Quando se trata de relacionamentos interpessoais, temos todas as dúvidas do mundo. Gostaríamos de ter uma varinha de condão, ou quem sabe um gênio da lâmpada para nos transmitir fórmulas secretas, trazer soluções prontas, oferecer resultados garantidos. Tudo já meio pronto, devidamente testado na “vida real”. Nada muito difícil, nem muito dolorido.
“Vida real” – bom falar nisso! É aquela vida que todos conhecemos muito bem, que nos conduz aos trancos, barrancos e solavancos. Tão diferente daquele roteiro bem azeitado dos filmes, novelas, contos de fada e... manuais!

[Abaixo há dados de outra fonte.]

===== src/rtl/cpu_multicycle_control.sv =====
// Moore controller sequencing a multi-cycle MIPS datapath (R-type, lw, sw, beq, j).
//   state     | meaning
//   IDLE      | post-reset, all outputs quiet
//   FETCH     | read instruction at PC, PC+4 -> PC when memory ready
//   DECODE    | branch target -> ALUOut, dispatch on opcode
//   MEM_ADDR  | A + imm -> ALUOut
//   MEM_READ  | load data from memory, wait for ready
//   MEM_WB    | MDR -> rt
//   MEM_WRITE | store B to memory, wait for ready
//   EXECUTE   | A op B
//   ALU_WB    | ALUOut -> rd
//   BRANCH    | compare A/B, PC <- ALUOut if zero
//   JUMP      | PC <- jump target
module cpu_multicycle_control
   import cpu_pkg::*;
#(
   parameter int unsigned STATE_W     = 4,
   parameter int unsigned MEM_WAIT_EN = 1
) (
   input  logic               clk,
   input  logic               rst,
   input  logic [5:0]         opcode,
   input  logic               zero,
   input  logic               mem_ready,
   output logic               pc_write,
   output logic               pc_write_cond,
   output logic               pc_en,
   output logic               i_or_d,
   output logic               mem_read,
   output logic               mem_write,
   output logic               ir_write,
   output logic               mem_to_reg,
   output logic               reg_dst,
   output logic               reg_write,
   output logic               alu_src_a,
   output logic [1:0]         alu_src_b,
   output logic [1:0]         alu_op,
   output logic [1:0]         pc_source,
   output logic               illegal_op,
   output logic [STATE_W-1:0] state
);

   state_t     state_q;
   state_t     state_next;
   logic [5:0] opcode_q;
   logic       mem_rdy;

   assign mem_rdy = (MEM_WAIT_EN != 0) ? mem_ready : 1'b1;

   cpu_mc_next_state u_next_state (
      .state      (state_q),
      .opcode     (opcode),
      .opcode_q   (opcode_q),
      .mem_rdy    (mem_rdy),
      .state_next (state_next)
   );

   always_ff @(posedge clk or posedge rst) begin
      if (rst) begin
         state_q <= IDLE;
      end else begin
         state_q <= state_next;
      end
   end

   always_ff @(posedge clk or posedge rst) begin
      if (rst) begin
         opcode_q <= 6'd0;
      end else if (state_q == DECODE) begin
         opcode_q <= opcode;
      end
   end

   always_comb begin
      pc_write      = 1'b0;
      pc_write_cond = 1'b0;
      i_or_d        = 1'b0;
      mem_read      = 1'b0;
      mem_write     = 1'b0;
      ir_write      = 1'b0;
      mem_to_reg    = 1'b0;
      reg_dst       = 1'b0;
      reg_write     = 1'b0;
      alu_src_a     = 1'b0;
      alu_src_b     = SRCB_B;
      alu_op        = ALUOP_ADD;
      pc_source     = PCSRC_ALU;
      illegal_op    = 1'b0;
      case (state_q)
         FETCH: begin
            mem_read  = 1'b1;
            alu_src_b = SRCB_FOUR;
            ir_write  = mem_rdy;
            pc_write  = mem_rdy;
         end
         DECODE: begin
            alu_src_b  = SRCB_IMM_SH2;
            illegal_op = ~op_legal(opcode);
         end
         MEM_ADDR: begin
            alu_src_a = 1'b1;
            alu_src_b = SRCB_IMM;
         end
         MEM_READ: begin
            mem_read = 1'b1;
            i_or_d   = 1'b1;
         end
         MEM_WB: begin
            reg_write  = 1'b1;
            mem_to_reg = 1'b1;
         end
         MEM_WRITE: begin
            mem_write = 1'b1;
            i_or_d    = 1'b1;
         end
         EXECUTE: begin
            alu_src_a = 1'b1;
            alu_op    = ALUOP_FUNCT;
         end
         ALU_WB: begin
            reg_write = 1'b1;
            reg_dst   = 1'b1;
         end
         BRANCH: begin
            alu_src_a     = 1'b1;
            alu_op        = ALUOP_SUB;
            pc_write_cond = 1'b1;
            pc_source     = PCSRC_ALUOUT;
         end
         JUMP: begin
            pc_write  = 1'b1;
            pc_source = PCSRC_JUMP;
         end
         default: ;
      endcase
   end

   assign pc_en = pc_write | (pc_write_cond & zero);
   assign state = STATE_W'(state_q);

endmodule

A tal “vida real” bem que podia ser simples, como uma receita de bolo caseiro. Bastaria reunir os ingredientes pedidos, nas medidas corretas, misturar tudo na sequência certa, levar ao forno pelo tempo sugerido e pronto! Com um tanto de cuidado, um bocadinho de sorte e um pouco de experiência, seriam grandes as chances de tudo dar certo, todas as vezes que seguíssemos uma boa receita.
Outras coisas já são um pouco mais complicadas, mas ainda assim seguem fórmulas. Mandar um foguete à Lua, por exemplo. Claro que é uma tarefa colossal, que depende de um nível muito mais elevado de competência e especialização. Entretanto, o grau de certeza quanto ao resultado é bastante alto, principalmente se a agência espacial já tiver adquirido maior experiência com o lançamento de vários foguetes.

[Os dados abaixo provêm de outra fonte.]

### src/rtl/multicycle_controller_if.sv
// multicycle_controller_if: decode fields in, datapath enables and selects out
interface multicycle_controller_if;
  logic [6:0] opcode;
  logic [2:0] funct3;
  logic       funct7_bit5;
  logic       ALU_zero;
  logic       PC_write;
  logic       addr_src;
  logic       IR_write;
  logic       memory_write;
  logic       register_write;
  logic [1:0] result_src;
  logic [1:0] ALU_src_A;
  logic [1:0] ALU_src_B;
  logic [1:0] imm_src;
  logic [2:0] ALU_ctrl;
  logic [3:0] state;
  logic       instr_retire;
  modport master (
    input  opcode, funct3, funct7_bit5, ALU_zero,
    output PC_write, addr_src, IR_write, memory_write, register_write,
           result_src, ALU_src_A, ALU_src_B, imm_src, ALU_ctrl, state, instr_retire
  );
  modport slave (
    output opcode, funct3, funct7_bit5, ALU_zero,
    input  PC_write, addr_src, IR_write, memory_write, register_write,
           result_src, ALU_src_A, ALU_src_B, imm_src, ALU_ctrl, state, instr_retire
  );
endinterface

Mas criar um filho é uma questão complexa. Fórmulas, nesse caso, têm aplicação muito limitada, porque a experiência de criar um filho não garante sucesso com a criação do próximo. Que o diga quem tem cinco filhos! Os quatro primeiros certamente não foram garantia de sucesso total na educação do quinto. Cada criança é única e por isso os resultados nunca podem ser previstos.
Pois é, a “vida real” é complexa. É o palco onde se desenrolam cenas inéditas, diálogos novos, relacionamentos imprevisíveis. Se, por um lado, viver sem garantias dá um frio na barriga, por outro lado é aí mesmo que a vida se faz interessante. Porque não temos receitas, mas temos ferramentas!

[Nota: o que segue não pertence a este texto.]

[config.mk]
export PLATFORM = sky130hd
export DESIGN_NAME = uart_rx
export DESIGN_NICKNAME = d
export VERILOG_FILES = /design/src/rtl/uart_rx.sv
export SDC_FILE = /design/constraint.sdc
export NUM_CORES = 1
export LEC_CHECK = 0
export CORE_ASPECT_RATIO = 1.75
export CORE_MARGIN = 2
export CORE_UTILIZATION = 50
export CTS_BUF_LIST = sky130_fd_sc_hd__clkbuf_8
export CTS_CLUSTER_SIZE = 14
export DETAILED_ROUTE_END_ITERATION = 16
export PLACE_DENSITY = 0.78
export RECOVER_POWER = 100
export SLEW_MARGIN = 5
export SYNTH_ARGS = -nofsm -noshare
export SYNTH_HDL_FRONTEND = slang
export SYNTH_SLANG_ARGS = --single-unit
[constraint.sdc]
create_clock -name clk -period 2.45 [get_ports clk]
set_input_delay 0.6125 -clock clk [delete_from_list [all_inputs] [get_ports clk]]
set_output_delay 0.6125 -clock clk [all_outputs]
set_load 0.005 [all_outputs]
[src/rtl/uart_rx.sv]
// ============================================================================
// Module   : uart_rx
// Brief    : 8N1 UART receiver with mid-bit sampling and a one-entry held byte
//            behind a valid/ack handshake. Optional even-parity checking is
//            enabled with the UART_RX_PARITY_EN macro.
// Revision : 1.0 - initial release
// ============================================================================
`default_nettype none

module uart_rx #(
    parameter int CLKS_PER_BIT = 16,
    parameter int SYNC_STAGES  = 2
) (
    input  logic       clk,
    input  logic       reset,
    input  logic       rx_in,
    input  logic       rx_ack,
    output logic [7:0] rx_data,
    output logic       rx_valid,
    output logic       rx_frame_err,
    output logic       rx_overrun
`ifdef UART_RX_PARITY_EN
    ,
    output logic       rx_parity_err
`endif
);

    localparam int            CW     = (CLKS_PER_BIT > 1) ? $clog2(CLKS_PER_BIT) : 1;
    localparam logic [CW-1:0] C_HALF = CW'(CLKS_PER_BIT / 2);
    localparam logic [CW-1:0] C_LAST = CW'(CLKS_PER_BIT - 1);
    localparam logic [CW-1:0] C_ONE  = CW'(1);

    localparam logic [2:0] C_IDLE   = 3'd0;
    localparam logic [2:0] C_START  = 3'd1;
    localparam logic [2:0] C_DATA   = 3'd2;
    localparam logic [2:0] C_STOP   = 3'd3;
`ifdef UART_RX_PARITY_EN
    localparam logic [2:0] C_PARITY = 3'd4;
`endif

    logic [SYNC_STAGES-1:0] sync_q,     sync_d;
    logic                   rx_s_dly_q, rx_s_dly_d;
    logic [2:0]             state_q,    state_d;
    logic [CW-1:0]          cnt_q,      cnt_d;
    logic [2:0]             bit_idx_q,  bit_idx_d;
    logic [7:0]             shift_q,    shift_d;
    logic [7:0]             data_q,     data_d;
    logic                   valid_q,    valid_d;
    logic                   ferr_q,     ferr_d;
    logic                   ovr_q,      ovr_d;
`ifdef UART_RX_PARITY_EN
    logic                   pbad_q,     pbad_d;
    logic                   perr_q,     perr_d;
`endif

    logic w_rx_s;
    logic w_sample;
    logic w_bit_end;
    logic w_load;

    assign w_rx_s    = sync_q[SYNC_STAGES-1];
    assign w_sample  = (cnt_q == C_HALF);
    assign w_bit_end = (cnt_q == C_LAST);

    always_comb begin
        sync_d     = {sync_q[SYNC_STAGES-2:0], rx_in};
        rx_s_dly_d = w_rx_s;
        state_d    = state_q;
        cnt_d      = w_bit_end ? '0 : cnt_q + 1'b1;
        bit_idx_d  = bit_idx_q;
        shift_d    = shift_q;
        data_d     = data_q;
        valid_d    = valid_q & ~rx_ack;
        ferr_d     = 1'b0;
        ovr_d      = ovr_q;
        w_load     = 1'b0;
`ifdef UART_RX_PARITY_EN
        pbad_d     = pbad_q;
        perr_d     = 1'b0;
`endif

        case (state_q)
            C_IDLE: begin
                cnt_d = '0;
                // Only a fresh falling edge starts a frame; a held-low line never does.
                if (rx_s_dly_q && !w_rx_s) begin
                    state_d = C_START;
                    cnt_d   = C_ONE;
                end
            end
            C_START: begin
                if (w_sample && w_rx_s) begin
                    state_d = C_IDLE;
                    cnt_d   = '0;
                end else if (w_bit_end) begin
                    state_d   = C_DATA;
                    bit_idx_d = 3'd0;
                end
            end
            C_DATA: begin
                if (w_sample) begin
                    shift_d = {w_rx_s, shift_q[7:1]};
                end
                if (w_bit_end) begin
                    if (bit_idx_q == 3'd7) begin
`ifdef UART_RX_PARITY_EN
                        state_d = C_PARITY;
`else
                        state_d = C_STOP;
`endif
                    end else begin
                        bit_idx_d = bit_idx_q + 3'd1;
                    end
                end
            end
`ifdef UART_RX_PARITY_EN
            C_PARITY: begin
                if (w_sample) begin
                    pbad_d = ^{shift_q, w_rx_s};
                end
                if (w_bit_end) begin
                    state_d = C_STOP;
                end
            end
`endif
            C_STOP: begin
                // Leave at mid stop bit so a back-to-back start edge is not missed.
                if (w_sample) begin
                    state_d = C_IDLE;
                    cnt_d   = '0;
                    if (w_rx_s) begin
                        w_load = 1'b1;
`ifdef UART_RX_PARITY_EN
                        perr_d = pbad_q;
`endif
                    end else begin
                        ferr_d = 1'b1;
                    end
                end
            end
            default: begin
                state_d = C_IDLE;
                cnt_d   = '0;
            end
        endcase

        // A load overrides a same-cycle ack; overrun only when the old byte was not taken.
        if (w_load) begin
            data_d  = shift_q;
            valid_d = 1'b1;
            if (valid_q && !rx_ack) begin
                ovr_d = 1'b1;
            end
        end
    end

    always_ff @(posedge clk or posedge reset) begin
        if (reset) begin
            sync_q     <= '1;
            rx_s_dly_q <= 1'b1;
            state_q    <= C_IDLE;
            cnt_q      <= '0;
            bit_idx_q  <= 3'd0;
            shift_q    <= 8'd0;
            data_q     <= 8'd0;
            valid_q    <= 1'b0;
            ferr_q     <= 1'b0;
            ovr_q      <= 1'b0;
`ifdef UART_RX_PARITY_EN
            pbad_q     <= 1'b0;
            perr_q     <= 1'b0;
`endif
        end else begin
            sync_q     <= sync_d;
            rx_s_dly_q <= rx_s_dly_d;
            state_q    <= state_d;
            cnt_q      <= cnt_d;
            bit_idx_q  <= bit_idx_d;
            shift_q    <= shift_d;
            data_q     <= data_d;
            valid_q    <= valid_d;
            ferr_q     <= ferr_d;
            ovr_q      <= ovr_d;
`ifdef UART_RX_PARITY_EN
            pbad_q     <= pbad_d;
            perr_q     <= perr_d;
`endif
        end
    end

    assign rx_data      = data_q;
    assign rx_valid     = valid_q;
    assign rx_frame_err = ferr_q;
    assign rx_overrun   = ovr_q;
`ifdef UART_RX_PARITY_EN
    assign rx_parity_err = perr_q;
`endif

endmodule

`default_nettype wire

Pensando bem, querer que o ser humano seja um mero aplicador de fórmulas é nivelar muito por baixo. Podemos bem mais do que isso. Somos muito mais do que isso. Somos criativos, inteligentes, amorosos, cheios de recurso e engenho. Capazes de inventar, fluir, dançar, inovar o ser e o estar, cada um consigo, cada um com todos.
No fundo, no fundo, todos sabemos tudo que importa. Só nos falta pôr em prática, começar. Para cultivar relacionamentos interpessoais, vamos precisar de material e mão de obra. Neste blog, nós oferecemos algumas reflexões. Você entra com a abertura, a curiosidade e a disposição para experimentar outras formas de cultivar relacionamentos.